• EXERCISE PROMPT: Please take the records that follow and repeat exactly the lines starting with the line with "if (timeout_c) begin" and going on through the line with "start_all_d = 1'b0;".

• THE DATA:
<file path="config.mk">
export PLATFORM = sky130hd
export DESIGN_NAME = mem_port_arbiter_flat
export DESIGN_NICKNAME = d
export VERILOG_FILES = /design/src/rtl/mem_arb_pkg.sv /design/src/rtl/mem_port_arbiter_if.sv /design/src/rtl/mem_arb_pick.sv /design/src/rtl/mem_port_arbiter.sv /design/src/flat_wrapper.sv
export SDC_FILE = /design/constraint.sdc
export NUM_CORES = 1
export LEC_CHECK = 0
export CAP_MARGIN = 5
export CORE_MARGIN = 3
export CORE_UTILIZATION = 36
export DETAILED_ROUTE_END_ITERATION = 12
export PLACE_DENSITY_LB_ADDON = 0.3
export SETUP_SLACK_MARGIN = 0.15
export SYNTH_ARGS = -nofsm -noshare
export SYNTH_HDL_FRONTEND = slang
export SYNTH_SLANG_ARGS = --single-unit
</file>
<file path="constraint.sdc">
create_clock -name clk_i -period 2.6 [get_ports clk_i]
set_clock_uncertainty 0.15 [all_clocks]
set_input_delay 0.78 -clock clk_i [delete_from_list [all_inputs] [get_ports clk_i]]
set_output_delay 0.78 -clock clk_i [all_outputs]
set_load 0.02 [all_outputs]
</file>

--

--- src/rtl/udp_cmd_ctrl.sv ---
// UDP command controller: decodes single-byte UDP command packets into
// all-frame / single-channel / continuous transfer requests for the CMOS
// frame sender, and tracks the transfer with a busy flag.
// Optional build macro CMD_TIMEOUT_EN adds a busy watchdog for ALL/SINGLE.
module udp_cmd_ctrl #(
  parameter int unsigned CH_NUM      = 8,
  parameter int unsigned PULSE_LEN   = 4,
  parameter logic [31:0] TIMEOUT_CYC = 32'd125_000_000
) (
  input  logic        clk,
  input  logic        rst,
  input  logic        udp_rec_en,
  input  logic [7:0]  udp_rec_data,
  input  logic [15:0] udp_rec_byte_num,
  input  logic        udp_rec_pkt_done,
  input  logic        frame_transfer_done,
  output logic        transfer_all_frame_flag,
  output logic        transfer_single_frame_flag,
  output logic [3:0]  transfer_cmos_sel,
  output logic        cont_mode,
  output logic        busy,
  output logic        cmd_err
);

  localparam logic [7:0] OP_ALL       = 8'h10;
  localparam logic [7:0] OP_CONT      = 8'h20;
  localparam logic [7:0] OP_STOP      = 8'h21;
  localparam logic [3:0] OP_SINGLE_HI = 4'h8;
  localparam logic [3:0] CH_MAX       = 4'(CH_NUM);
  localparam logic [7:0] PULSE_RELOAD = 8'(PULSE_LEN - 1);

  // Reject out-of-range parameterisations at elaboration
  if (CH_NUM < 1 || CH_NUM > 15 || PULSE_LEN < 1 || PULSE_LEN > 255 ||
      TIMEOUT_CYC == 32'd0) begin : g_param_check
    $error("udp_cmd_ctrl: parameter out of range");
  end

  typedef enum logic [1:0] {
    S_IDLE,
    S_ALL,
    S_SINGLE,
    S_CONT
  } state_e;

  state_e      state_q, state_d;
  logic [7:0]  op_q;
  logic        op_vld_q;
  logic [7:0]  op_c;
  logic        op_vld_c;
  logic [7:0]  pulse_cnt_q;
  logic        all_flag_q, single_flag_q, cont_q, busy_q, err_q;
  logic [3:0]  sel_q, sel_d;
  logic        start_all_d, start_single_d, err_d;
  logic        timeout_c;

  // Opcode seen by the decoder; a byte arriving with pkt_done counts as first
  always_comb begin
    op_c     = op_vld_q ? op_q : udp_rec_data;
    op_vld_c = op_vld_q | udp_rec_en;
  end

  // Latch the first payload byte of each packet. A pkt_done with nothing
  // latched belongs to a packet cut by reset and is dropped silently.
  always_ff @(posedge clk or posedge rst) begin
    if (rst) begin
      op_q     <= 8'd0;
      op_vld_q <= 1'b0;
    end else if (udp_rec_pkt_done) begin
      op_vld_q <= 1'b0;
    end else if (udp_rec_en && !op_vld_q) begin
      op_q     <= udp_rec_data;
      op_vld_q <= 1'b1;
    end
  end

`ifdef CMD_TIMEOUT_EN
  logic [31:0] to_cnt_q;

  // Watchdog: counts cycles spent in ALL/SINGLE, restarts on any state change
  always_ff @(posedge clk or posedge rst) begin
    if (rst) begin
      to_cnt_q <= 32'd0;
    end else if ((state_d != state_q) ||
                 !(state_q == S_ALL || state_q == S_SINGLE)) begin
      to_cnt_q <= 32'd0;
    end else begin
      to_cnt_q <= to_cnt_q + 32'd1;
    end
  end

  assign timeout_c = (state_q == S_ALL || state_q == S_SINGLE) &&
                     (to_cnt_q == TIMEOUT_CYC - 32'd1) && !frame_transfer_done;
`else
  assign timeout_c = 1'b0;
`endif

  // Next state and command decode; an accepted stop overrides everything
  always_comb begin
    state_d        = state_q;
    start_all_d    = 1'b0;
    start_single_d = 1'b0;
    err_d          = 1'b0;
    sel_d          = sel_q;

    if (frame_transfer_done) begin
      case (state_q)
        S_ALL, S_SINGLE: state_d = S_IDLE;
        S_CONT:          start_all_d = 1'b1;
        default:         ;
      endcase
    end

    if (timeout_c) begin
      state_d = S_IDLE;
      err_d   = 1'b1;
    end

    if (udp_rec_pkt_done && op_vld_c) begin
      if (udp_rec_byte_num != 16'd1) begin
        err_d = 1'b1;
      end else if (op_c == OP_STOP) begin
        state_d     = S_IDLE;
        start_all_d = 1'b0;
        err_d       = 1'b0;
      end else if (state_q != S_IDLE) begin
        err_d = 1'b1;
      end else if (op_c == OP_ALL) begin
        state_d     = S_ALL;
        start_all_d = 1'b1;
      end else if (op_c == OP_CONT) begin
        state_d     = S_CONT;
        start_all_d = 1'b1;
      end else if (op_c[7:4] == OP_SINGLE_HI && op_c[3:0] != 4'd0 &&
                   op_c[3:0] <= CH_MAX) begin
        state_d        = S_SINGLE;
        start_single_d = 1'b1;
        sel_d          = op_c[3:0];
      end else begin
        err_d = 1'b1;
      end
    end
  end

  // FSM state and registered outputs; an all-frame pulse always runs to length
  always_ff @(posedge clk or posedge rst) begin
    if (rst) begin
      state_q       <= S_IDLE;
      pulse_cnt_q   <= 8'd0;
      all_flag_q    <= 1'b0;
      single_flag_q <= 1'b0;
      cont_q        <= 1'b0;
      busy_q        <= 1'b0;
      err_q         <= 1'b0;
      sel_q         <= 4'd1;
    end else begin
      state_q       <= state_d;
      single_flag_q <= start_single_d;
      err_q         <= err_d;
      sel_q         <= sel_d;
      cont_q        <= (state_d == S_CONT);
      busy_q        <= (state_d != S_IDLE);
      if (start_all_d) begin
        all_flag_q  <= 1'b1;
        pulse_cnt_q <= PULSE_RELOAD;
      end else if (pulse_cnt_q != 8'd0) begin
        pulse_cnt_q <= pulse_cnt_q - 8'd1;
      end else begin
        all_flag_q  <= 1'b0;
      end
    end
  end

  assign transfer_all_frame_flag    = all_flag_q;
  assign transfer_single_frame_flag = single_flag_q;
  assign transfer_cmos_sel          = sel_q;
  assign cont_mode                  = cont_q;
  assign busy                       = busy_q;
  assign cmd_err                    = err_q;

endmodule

• REPLY:
    if (timeout_c) begin
      state_d = S_IDLE;
      err_d   = 1'b1;
    end

    if (udp_rec_pkt_done && op_vld_c) begin
      if (udp_rec_byte_num != 16'd1) begin
        err_d = 1'b1;
      end else if (op_c == OP_STOP) begin
        state_d     = S_IDLE;
        start_all_d = 1'b0;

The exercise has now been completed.